Wenn dieser Zustand der passiven, eingeengten Aufmerksamkeit und Willfähigkeit, beeinflußt zu werden, erreicht ist, fängt die wahre Arbeit der Bekehrung (conversion) — man kann es auch Gedanken-Umerziehung (thought-reform) nennen — ernsthaft an. Dies ist immer ein Programm von unglaublicher Intensität. Während dieser Zeit erhöhen alle Sekten ihren ideologischen Umerziehungsdruck durch verstärkten Gruppendruck. Die Ernährung wird geändert. Elemente von Schuld und Terror werden eingeführt.

Erst vorsichtig, dann verstärkt, dann ganz konkret wird von übernatürlichen Belastungen (pressure) gesprochen, denen man in Zukunft ausgesetzt sein wird. Zahlreiche Verheißungen über Glück und Erlösung werden gegeben; es wird davon ausgegangen, daß die Welt bald untergeht und es ungeheuere Belohnungen oder schreckliche Strafen für Gläubige und Ungläubige geben wird. Unausgesprochene Drohungen sind manchmal in zunehmendem Maße körperliche oder ausgesprochen körperliche Drohungen. Predigen von allen Seiten; die Überwachung ist allgegenwärtig, eine private Sphäre wird weder für Geist noch Körper erlaubt; dies erstreckt sich auch auf den Gebrauch des Badezimmers. Alle Beziehungen zu anderen Menschen werden reglementiert und typisiert, und es wird kein Spielraum für persönliche Eigenheiten gewährt. Die „Opfer" werden veranlaßt, raschstens alle vertrauten und geliebten früheren Dinge — Eltern, Blutsverwandte, Zuhause, Stadt, etc. — aufzugeben, und ihr Körper und ihr Geist werden in eine so fremde Umgebung versetzt, daß man es sich kaum vorstellen kann. So wird es in zunehmendem Maße schwierig für sie, in ihrer Vorstellung zu rekonstruieren, was sie vor einiger Zeit erlebt haben. Das Gegenwärtige wird zur Realität und schließt alle Elemente des Übernatürlichen, Magischen, erschreckenden Denkens ein, das ständig, überall um einen herum ausgesprochen wird. Es wird kein Raum mehr gelassen, die Wirklichkeit zu erspüren und sich in ihr zu erproben.

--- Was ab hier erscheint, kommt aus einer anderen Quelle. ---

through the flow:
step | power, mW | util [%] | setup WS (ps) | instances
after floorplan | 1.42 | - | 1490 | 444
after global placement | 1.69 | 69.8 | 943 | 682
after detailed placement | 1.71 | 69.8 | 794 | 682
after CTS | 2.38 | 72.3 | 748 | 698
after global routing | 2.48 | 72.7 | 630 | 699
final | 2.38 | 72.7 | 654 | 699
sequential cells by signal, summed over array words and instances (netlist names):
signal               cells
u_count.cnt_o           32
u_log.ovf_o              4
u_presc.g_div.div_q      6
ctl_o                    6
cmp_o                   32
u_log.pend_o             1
## src/rtl/dfe_pkg.sv

```systemverilog
package dfe_pkg;

    typedef enum logic [2:0] {
        CC_EQ     = 3'd0,
        CC_NE     = 3'd1,
        CC_ULT    = 3'd2,
        CC_UGE    = 3'd3,
        CC_LT     = 3'd4,
        CC_GE     = 3'd5,
        CC_ALWAYS = 3'd6,
        CC_NEVER  = 3'd7
    } cc_e;

    localparam int SR_W   = 3;
    localparam int SR_Z   = 0;
    localparam int SR_C   = 1;
    localparam int SR_T   = 2;

endpackage

```

## src/rtl/dfe_snapshot.sv

```systemverilog
module dfe_snapshot
    import dfe_pkg::*;
#(
    parameter int DATA_W = 16
) (
    input  logic              clk,
    input  logic              rst_n,
    input  logic              upd_en,
    input  logic [DATA_W-1:0] res_in,
    input  logic              carry_in,
    input  logic [2:0]        cc_in,
    input  logic              wr_en,
    input  logic [SR_W-1:0]   wr_val,
    output logic [DATA_W-1:0] snap_res,
    output logic              snap_carry,
    output logic [2:0]        snap_cc
);

    localparam logic [DATA_W-1:0] NONZERO = {{(DATA_W-1){1'b0}}, 1'b1};

    typedef struct packed {
        logic [DATA_W-1:0] res;
        logic              carry;
        logic [2:0]        cc;
    } snap_t;

    snap_t snap_d, snap_q;

    always_comb begin
        snap_d = snap_q;
        if (wr_en) begin
            snap_d.res   = wr_val[SR_Z] ? '0 : NONZERO;
            snap_d.carry = wr_val[SR_C];
            snap_d.cc    = wr_val[SR_T] ? CC_ALWAYS : CC_NEVER;
        end else if (upd_en) begin
            snap_d.res   = res_in;
            snap_d.carry = carry_in;
            snap_d.cc    = cc_in;
        end
    end

    always_ff @(posedge clk or negedge rst_n) begin
        if (!rst_n) begin
            snap_q.res   <= '0;
            snap_q.carry <= 1'b0;
            snap_q.cc    <= CC_NEVER;
        end else begin
            snap_q <= snap_d;
        end
    end

    assign snap_res   = snap_q.res;
    assign snap_carry = snap_q.carry;
    assign snap_cc    = snap_q.cc;


    write_wins_chk: assert property (@(posedge clk) disable iff (!rst_n)
        (wr_en && upd_en) |=> (snap_cc == CC_ALWAYS || snap_cc == CC_NEVER));


    restore_res_chk: assert property (@(posedge clk) disable iff (!rst_n)
        wr_en |=> ((snap_res == '0) == $past(wr_val[SR_Z])));

endmodule

```

## src/rtl/dfe_derive.sv

```systemverilog
module dfe_derive
    import dfe_pkg::*;
#(
    parameter int DATA_W = 16
) (
    input  logic [DATA_W-1:0] snap_res,
    input  logic              snap_carry,
    input  logic [2:0]        snap_cc,
    output logic              z_o,
    output logic              c_o,
    output logic              t_o
);

    localparam int MSB = DATA_W - 1;

    logic zero_w;
    logic sign_w;

    always_comb begin
        zero_w = ~|snap_res;
        sign_w = snap_res[MSB];
        unique case (cc_e'(snap_cc))
            CC_EQ:     t_o = zero_w;
            CC_NE:     t_o = ~zero_w;
            CC_ULT:    t_o = snap_carry;
            CC_UGE:    t_o = ~snap_carry;
            CC_LT:     t_o = sign_w;
            CC_GE:     t_o = ~sign_w;
            CC_ALWAYS: t_o = 1'b1;
            default:   t_o = 1'b0;
        endcase
        z_o = zero_w;
        c_o = snap_carry;
    end

endmodule

```

## src/rtl/deferred_flag_unit.sv

```systemverilog
module deferred_flag_unit
    import dfe_pkg::*;
#(
    parameter int DATA_W = 16
) (
    input  logic              clk,
    input  logic              rst_n,
    input  logic              flag_upd,
    input  logic [DATA_W-1:0] alu_result,
    input  logic              alu_cout,
    input  logic [2:0]        cond_code,
    input  logic              sr_wr,
    input  logic [2:0]        sr_wdata,
    output logic              z_flag,
    output logic              c_flag,
    output logic              t_flag,
    output logic [2:0]        sr_rdata
);

    logic [DATA_W-1:0] snap_res;
    logic              snap_carry;
    logic [2:0]        snap_cc;

    dfe_snapshot #(.DATA_W(DATA_W)) u_snap (
        .clk        (clk),
        .rst_n      (rst_n),
        .upd_en     (flag_upd),
        .res_in     (alu_result),
        .carry_in   (alu_cout),
        .cc_in      (cond_code),
        .wr_en      (sr_wr),
        .wr_val     (sr_wdata),
        .snap_res   (snap_res),
        .snap_carry (snap_carry),
        .snap_cc    (snap_cc)
    );

    dfe_derive #(.DATA_W(DATA_W)) u_derive (
        .snap_res   (snap_res),
        .snap_carry (snap_carry),
        .snap_cc    (snap_cc),
        .z_o        (z_flag),
        .c_o        (c_flag),
        .t_o        (t_flag)
    );

    always_comb begin
        sr_rdata        = '0;
        sr_rdata[SR_Z]  = z_flag;
        sr_rdata[SR_C]  = c_flag;
        sr_rdata[SR_T]  = t_flag;
    end


    zero_capture_chk: assert property (@(posedge clk) disable iff (!rst_n)
        (flag_upd && !sr_wr) |=> (z_flag == ($past(alu_result) == '0)));


    carry_capture_chk: assert property (@(posedge clk) disable iff (!rst_n)
        (flag_upd && !sr_wr) |=> (c_flag == $past(alu_cout)));


    hold_chk: assert property (@(posedge clk) disable iff (!rst_n)
        (!flag_upd && !sr_wr) |=> $stable(sr_rdata));


    always_true_chk: assert property (@(posedge clk) disable iff (!rst_n)
        (flag_upd && !sr_wr && cond_code == CC_ALWAYS) |=> t_flag);


    restore_chk: assert property (@(posedge clk) disable iff (!rst_n)
        sr_wr |=> (sr_rdata == $past(sr_wdata)));


    reset_chk: assert property (@(posedge clk)
        !rst_n |=> (sr_rdata == 3'b001));

endmodule

```

## config.mk

```make
export PLATFORM = sky130hd
export DESIGN_NAME = deferred_flag_unit
export DESIGN_NICKNAME = d
export VERILOG_FILES = /design/src/rtl/dfe_pkg.sv /design/src/rtl/dfe_snapshot.sv /design/src/rtl/dfe_derive.sv /design/src/rtl/deferred_flag_unit.sv
export SDC_FILE = /design/constraint.sdc
export NUM_CORES = 1
export LEC_CHECK = 0
export ABC_AREA = 0
export BUFFER_PORTS_ARGS = -buffer_cell sky130_fd_sc_hd__buf_2
export CORE_MARGIN = 4
export CORE_UTILIZATION = 45
export DETAILED_ROUTE_END_ITERATION = 12
export PLACE_DENSITY = 0.75
export SYNTH_ARGS = -nofsm -noshare
export SYNTH_HDL_FRONTEND = slang
export SYNTH_HIERARCHICAL = 1
export SYNTH_SLANG_ARGS = --single-unit
```

## constraint.sdc

```tcl
create_clock -name clk -period 3.3 [get_ports clk]
set_clock_uncertainty 0.15 [all_clocks]
set_input_delay 0.165 -clock clk [delete_from_list [all_inputs] [get_ports clk]]
set_output_delay 0.165 -clock clk [all_outputs]
set_load 0.05 [all_outputs]
```

==> key figures <==
Status
  – Status: finished, final reports clean

Yosys
  – Synthesized instance count: 79
  – Cell types occupying the most area after synthesis: dfrtp_1 (46%), mux2i_1 (21%), dfstp_2 (8.5%)
  – Most frequent cell after synthesis: mux2i_1
  – Number of synthesized flops with an enable pin: 0
  – Main flop type after synthesis: dfrtp_1
  – Dominant cell type by area after synthesis: dfrtp_1
  – Top cells by count, synth: mux2i_1 (20), dfrtp_1 (17), nor2_1 (16)
  – Share of the synthesized area in the top cell type: 45.6%
  – YS warnings: 6
  – Async set or reset register ratio after synthesis: 100%
  – FF+latch count, synth: 20
  – Net count after synthesis: 106
  – Proportion of synthesized chip area in sequential cells: 54.1%
  – Cell area after synthesis: 932 µm²
  – Average instance area after synthesis: 11.8 µm²
  – Number of distinct library cells after synthesis: 18

Layout
  – Total Nets Final: 158
  – Layout Utilization: 67.9%
  – Finished layout cell area: 1330 µm²
  – Share of post-route cells with drive strength above 1: 30.8%
  – Antenna Diode Count: 0
  – Final cell count without fillers: 157
  – Area grow syn2layout: 42.8%

Floorplanning
  – Row Count: 16
  – Number of placed I/O pins: 33
  – Initial standard-cell utilization of the core: 47.5%
  – Die width: 53.5 µm
  – Standard cell core area: 1960 µm²
  – Die Area: 2860 µm²
  – Die Y: 53.5 µm

Min path
  – Capture endpoint of the worst hold path: u_snap/snap_cc[0]
  – Critical hold path startpoint: cond_code[0]
  – Hold path depth: 3
  – Min-Delay Path Class: in -> reg

Place
  – Number of buffers inserted by port buffering: 32
  – Setup slack after placement: 1.44 ns
  – RD Place Congestion: 0.630
  – Detailed placer's ending HPWL: 1270 µm
  – Number of cells after detailed placement: 130
  – Post-DP Area: 1060 µm²

Global routing
  – Number of antenna violations at the first check in global routing: 0
  – Overall track demand over capacity in global routing: 16.0%
  – Global-route wire length before repair: 3300 µm
  – Remaining global-route overflow: 0
  – Via count of the first global-routing pass: 791
  – Maximum number of pins on one net before global-route repair: 23

Clocking
  – Root Driver: clkbuf_4
  – Clock edge transition at the registers on the reported setup and hold paths: 0.11 ns
  – TritonCTS clock tree: yes
  – Depth of the CTS H-tree: 1
  – Post-CTS setup repair buffer count: 0
  – Clock Path Buffers: 2
  – Sink Count: 20
  – TritonCTS buffer count: 3
  – Skew-Pair Late Insertion Delay: 0.29 ns

Timing
  – Slew @ Worst Pin: 0.585 ns
  – Final worst hold slack: 0.0161 ns
  – Max Fclk: 451 MHz
  – Count of endpoints failing setup in the final report: 0
  – Minimum period implied by the final worst setup slack: 2.22 ns
  – Final sum of negative setup slack: 0 ns
  – Slew headroom: 61.0%
  – Period utilization: 67.2%
  – Final max-slew violation count: 0
  – Final hold violation count: 0
  – Setup slack after layout: 1.08 ns
  – Setup repair after global routing missed its margin: false

Worst setup path
  – Type of the worst setup path: reg -> out
  – Top fanout value on the critical path: 3
  – Launching point of the worst reg2reg path: u_snap/snap_carry
  – Crit Reg-Reg Endpoint: u_snap/snap_carry
  – Worst Reg2Reg Path Length in Cells: 3
  – Start point of the critical path: u_snap/snap_res[10]
  – Launching element type of the critical path: register
  – Endpoint type of the worst setup path: output port
  – Worst path arrival time: 1.90 ns
  – Worst path required time: 2.98 ns
  – Register-to-register setup slack: 1.83 ns

Detailed routing
  – Drt first-iter violations: 8
  – Final ANT Viol Nets: 0
  – Routed WL per cell: 13.2 µm
  – Number of vias after detailed routing: 747
  – Number of DRC violations after detailed routing: 0
  – Detailed Route WL: 2080 µm
  – Detail-routed via count per cell: 4.76
  – Initial DRT Pass Iterations: 4

Job
  – Number of max-cap violations: 0

Power and ir drop
  – Peak supply drop: 289 µV
  – LEAKAGE: 0.680 nW
  – Total power after layout: 0.545 mW
  – Power density over the cells: 409 nW/µm²
==> routing by layer <==
metal	vias to the layer above	routed length, µm	track usage [%]
met5	-	0	0
met4	0	45	9.36
met3	4	92	0.845
met2	26	1030	28.2
met1	343	914	19.1
li1	374	-	-
==> power by group <==
group | internal, mW | switching [mW] | leakage [nW]
logic | 0.0586 | 0.0721 | 0.405
clock network | 0.0672 | 0.0734 | 0.0210
registers | 0.263 | 0.0105 | 0.254
==> sequential cells by signal, summed over array words and instances (netlist names) <==
register and cells:
u_snap/snap_res 16, u_snap/snap_cc 3, u_snap/snap_carry 1
==> worst max-delay path by stage <==
stage | cells after the start | slack (ns) | endpoint
after floorplan | 5 | 0.49 | sr_rdata[2]
after global placement | 5 | 1.43 | sr_rdata[2]
after detailed placement | 5 | 1.44 | t_flag
after CTS | 5 | 1.09 | t_flag
after global routing | 5 | 0.96 | t_flag
final | 5 | 1.08 | t_flag
==> timing repair <==
item / 4_1_cts / 5_1_grt
resized for setup: 0 / 0
hold buffers: 23 / 0
endpoints found under the hold margin: 40 / 0
==> layout by cell type (no fill, tap or decap), types with 2 or more instances in the layout <==
cell type / instances
nor4_1: 4
dfrtp_1: 17
mux2i_1: 20
a211o_1: 2
buf_2: 32
nor2b_1: 2
dfstp_2: 3
nor2_1: 16
dlygate4sd3_1: 23
clkbuf_4: 3
==> layout make-up <==
class	instances	area [µm²]
fill	164	631
sequential	20	504
timing repair buffer	55	390
multi-input combinational	51	367
clock buffer	4	36.3
tap	27	33.8
==> logic make-up (layout without fill, tap and decap cells) <==
group / count (synthesis) / after routing / synth area share (%)
AND/OR/NAND/NOR: 25 / 25 / 12.6
AO/OA/AOI/OAI: 5 / 5 / 4.29
XOR/XNOR: 1 / 1 / 0.940
buffers and inverters: 8 / 59 / 6.58
multiplexers: 20 / 20 / 21.5
flip-flops: 20 / 20 / 54.1
==> worst max-delay path: stages (launching register included) <==
cell and delay [ns]:
dfrtp_1 0.41, nor4_1 0.35, and4_1 0.33, o31ai_2 0.08, xnor2_1 0.16, buf_2 0.29
Power figures use the tool's default switching activity.
**src/rtl/dac_dbuf_pkg.sv**
```systemverilog
package dac_dbuf_pkg;

   // Register operation selected by the current bus address
   typedef enum logic [2:0] {
      OP_NONE,
      OP_STAGE,
      OP_DIRECT,
      OP_XFER,
      OP_CLEAR,
      OP_CLKSEL
   } dac_op_e;

   // Word (byte offset / 2) addresses of the single registers
   localparam logic [4:0] WADDR_XFER   = 5'h08;
   localparam logic [4:0] WADDR_CLEAR  = 5'h0C;
   localparam logic [4:0] WADDR_CLKSEL = 5'h0D;

   // Window selectors on byte offset bits [5:4]
   localparam logic [1:0] WIN_STAGE  = 2'b00;
   localparam logic [1:0] WIN_DIRECT = 2'b10;

   // Slots per channel window (fixed by the map)
   localparam int WIN_SLOTS = 8;

endpackage

```
**src/rtl/dac_dbuf_decode.sv**
```systemverilog
module dac_dbuf_decode
   import dac_dbuf_pkg::*;
#(
   parameter int NUM_CH = 8,
   parameter int ADDR_W = 6
) (
   input  logic [ADDR_W-1:0] addr,
   output dac_op_e           op,
   output logic [2:0]        ch
);

   logic       hi_zero;
   logic [4:0] waddr;
   logic       ch_ok;
   logic       unused_lsb;

   generate
      if (ADDR_W > 6) begin : g_hi
         assign hi_zero = (addr[ADDR_W-1:6] == '0);
      end else begin : g_nohi
         assign hi_zero = 1'b1;
      end
   endgenerate

   assign waddr      = addr[5:1];
   assign ch         = addr[3:1];
   assign ch_ok      = (int'(ch) < NUM_CH);
   assign unused_lsb = addr[0];

   always_comb begin
      op = OP_NONE;
      if (hi_zero) begin
         if (addr[5:4] == WIN_STAGE && !addr[3]) begin
            op = OP_NONE;
         end
         if (addr[5:4] == WIN_STAGE && ch_ok && waddr < WADDR_XFER) begin
            op = OP_STAGE;
         end else if (addr[5:4] == WIN_DIRECT && ch_ok) begin
            op = OP_DIRECT;
         end else if (waddr == WADDR_XFER) begin
            op = OP_XFER;
         end else if (waddr == WADDR_CLEAR) begin
            op = OP_CLEAR;
         end else if (waddr == WADDR_CLKSEL) begin
            op = OP_CLKSEL;
         end
      end
   end

endmodule

```
**src/rtl/dac_dbuf_channel.sv**
```systemverilog
module dac_dbuf_channel #(
   parameter int DATA_W = 16
) (
   input  logic              clk,
   input  logic              rst_n,
   input  logic              stage_we,
   input  logic              direct_we,
   input  logic              xfer,
   input  logic              clr,
   input  logic [DATA_W-1:0] wdata,
   output logic [DATA_W-1:0] stage_q,
   output logic [DATA_W-1:0] out_q,
   output logic              load_q
);

   always_ff @(posedge clk or negedge rst_n) begin
      if (!rst_n) begin
         stage_q <= '0;
      end else if (clr) begin
         stage_q <= '0;
      end else if (stage_we) begin
         stage_q <= wdata;
      end
   end

   always_ff @(posedge clk or negedge rst_n) begin
      if (!rst_n) begin
         out_q  <= '0;
         load_q <= 1'b0;
      end else begin
         load_q <= !clr && (direct_we || xfer);
         if (clr) begin
            out_q <= '0;
         end else if (direct_we) begin
            out_q <= wdata;
         end else if (xfer) begin
            out_q <= stage_q;
         end
      end
   end

   // staging never reaches the output by itself
   a_r1_stage_holds_output: assert property (@(posedge clk) disable iff (!rst_n)
      (stage_we && !direct_we && !xfer && !clr) |=> $stable(out_q));

   // output moves only with its load pulse or a clear
   a_r4_change_needs_load: assert property (@(posedge clk) disable iff (!rst_n)
      (!load_q && !$past(clr)) |-> $stable(out_q));

   // a clear leaves both registers at zero
   a_r5_clear_zeroes: assert property (@(posedge clk) disable iff (!rst_n)
      clr |=> (out_q == '0 && stage_q == '0 && !load_q));

endmodule

```
**src/rtl/dac_dbuf_regbank.sv**
```systemverilog
module dac_dbuf_regbank
   import dac_dbuf_pkg::*;
#(
   parameter int NUM_CH = 8,
   parameter int DATA_W = 16,
   parameter int ADDR_W = 6
) (
   input  logic                     clk,
   input  logic                     rst_n,
   input  logic [ADDR_W-1:0]        bus_addr,
   input  logic                     bus_wr,
   input  logic                     bus_rd,
   input  logic [DATA_W-1:0]        bus_wdata,
   output logic [DATA_W-1:0]        bus_rdata,
   output logic                     bus_ack,
   output logic [NUM_CH*DATA_W-1:0] dac_code,
   output logic [NUM_CH-1:0]        dac_load,
   output logic                     dac_clear,
   output logic                     clk_sel_8m
);

   localparam int CODE_W = NUM_CH * DATA_W;

   generate
      if (NUM_CH < 1 || NUM_CH > WIN_SLOTS) begin : g_bad_ch
         $error("NUM_CH must lie in 1..8");
      end
      if (ADDR_W < 6) begin : g_bad_addr
         $error("ADDR_W must be at least 6");
      end
      if (DATA_W < 1) begin : g_bad_data
         $error("DATA_W must be positive");
      end
   endgenerate

   dac_op_e           op;
   logic [2:0]        sel_ch;
   logic              do_clear;
   logic              do_xfer;
   logic [DATA_W-1:0] stage_arr [NUM_CH];
   logic [DATA_W-1:0] out_arr   [NUM_CH];
   logic [DATA_W-1:0] rd_mux;

   dac_dbuf_decode #(.NUM_CH(NUM_CH), .ADDR_W(ADDR_W)) u_decode (
      .addr (bus_addr),
      .op   (op),
      .ch   (sel_ch)
   );

   assign do_clear = bus_wr && (op == OP_CLEAR);
   assign do_xfer  = bus_wr && (op == OP_XFER);

   for (genvar i = 0; i < NUM_CH; i++) begin : g_ch
      logic hit;
      assign hit = (int'(sel_ch) == i);

      dac_dbuf_channel #(.DATA_W(DATA_W)) u_chan (
         .clk       (clk),
         .rst_n     (rst_n),
         .stage_we  (bus_wr && op == OP_STAGE && hit),
         .direct_we (bus_wr && op == OP_DIRECT && hit),
         .xfer      (do_xfer),
         .clr       (do_clear),
         .wdata     (bus_wdata),
         .stage_q   (stage_arr[i]),
         .out_q     (out_arr[i]),
         .load_q    (dac_load[i])
      );

      assign dac_code[i*DATA_W +: DATA_W] = out_arr[i];
   end

   always_comb begin
      rd_mux = '0;
      for (int k = 0; k < NUM_CH; k++) begin
         if (int'(sel_ch) == k && op == OP_STAGE)  rd_mux = stage_arr[k];
         if (int'(sel_ch) == k && op == OP_DIRECT) rd_mux = out_arr[k];
      end
      if (op == OP_CLKSEL) rd_mux = {{(DATA_W-1){1'b0}}, clk_sel_8m};
   end

   always_ff @(posedge clk or negedge rst_n) begin
      if (!rst_n) begin
         bus_ack    <= 1'b0;
         bus_rdata  <= '0;
         dac_clear  <= 1'b0;
         clk_sel_8m <= 1'b0;
      end else begin
         bus_ack   <= bus_wr || bus_rd;
         bus_rdata <= bus_rd ? rd_mux : '0;
         dac_clear <= do_clear;
         if (bus_wr && op == OP_CLKSEL) clk_sel_8m <= bus_wdata[0];
      end
   end

   // a broadcast transfer pulses every load line
   a_r2_xfer_loads_all: assert property (@(posedge clk) disable iff (!rst_n)
      do_xfer |=> (dac_load == {NUM_CH{1'b1}}));

   // the clear pulse comes with zero codes and no load
   a_r5_clear_no_load: assert property (@(posedge clk) disable iff (!rst_n)
      dac_clear |-> (dac_load == '0 && dac_code == {CODE_W{1'b0}}));

   // acknowledge follows each strobe by one cycle
   a_r9_ack_follows: assert property (@(posedge clk) disable iff (!rst_n)
      (bus_wr || bus_rd) |=> bus_ack);

   a_r9_no_spurious_ack: assert property (@(posedge clk) disable iff (!rst_n)
      !(bus_wr || bus_rd) |=> !bus_ack);

   // read data is idle outside acknowledge cycles
   a_r8_rdata_idle: assert property (@(posedge clk) disable iff (!rst_n)
      !bus_ack |-> (bus_rdata == '0));

endmodule

```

Vielleicht ist ein ebenso wichtiger Faktor — wie alle anderen —, daß die Grundlage der Sprache des einzelnen, die ja von frühestem Alter an sein Bewußtsein und sein Menschsein prägten, langsam und vorsätzlich geändert wird. Alle Worte aus dem emotionalen Bereich werden irgendwie umgedeutet, übervereinfacht, die neue Begriffsbestimmung ist von besonderer Art. Für jeden gibt es mehr und mehr Aufgaben zu lernen, zu studieren, zu begreifen, und weniger Zeit, daran zu denken, daß es jemals eine Vergangenheit gab. Zu diesem Zeitpunkt bezeichnet die Indoktrination die Eltern als vom Teufel beeinflußt und die Elternschaft wird auf die Führer der Sekte übertragen. Anstelle des Wunsches, nach Hause zurückzukehren, schiebt sich die ausschließliche Autorität der Sekte und ihrer Führer; zur gleichen Zeit schwindet aus dem Bewußtsein Sinn und Wert einer Ausbildung und die Notwendigkeit, in die Schule zu gehen. Diese grundlegende Veränderung der Einstellung, der Loyalität und der Denkungsart vollzieht sich gewöhnlich innerhalb weniger Tage oder einiger Wochen.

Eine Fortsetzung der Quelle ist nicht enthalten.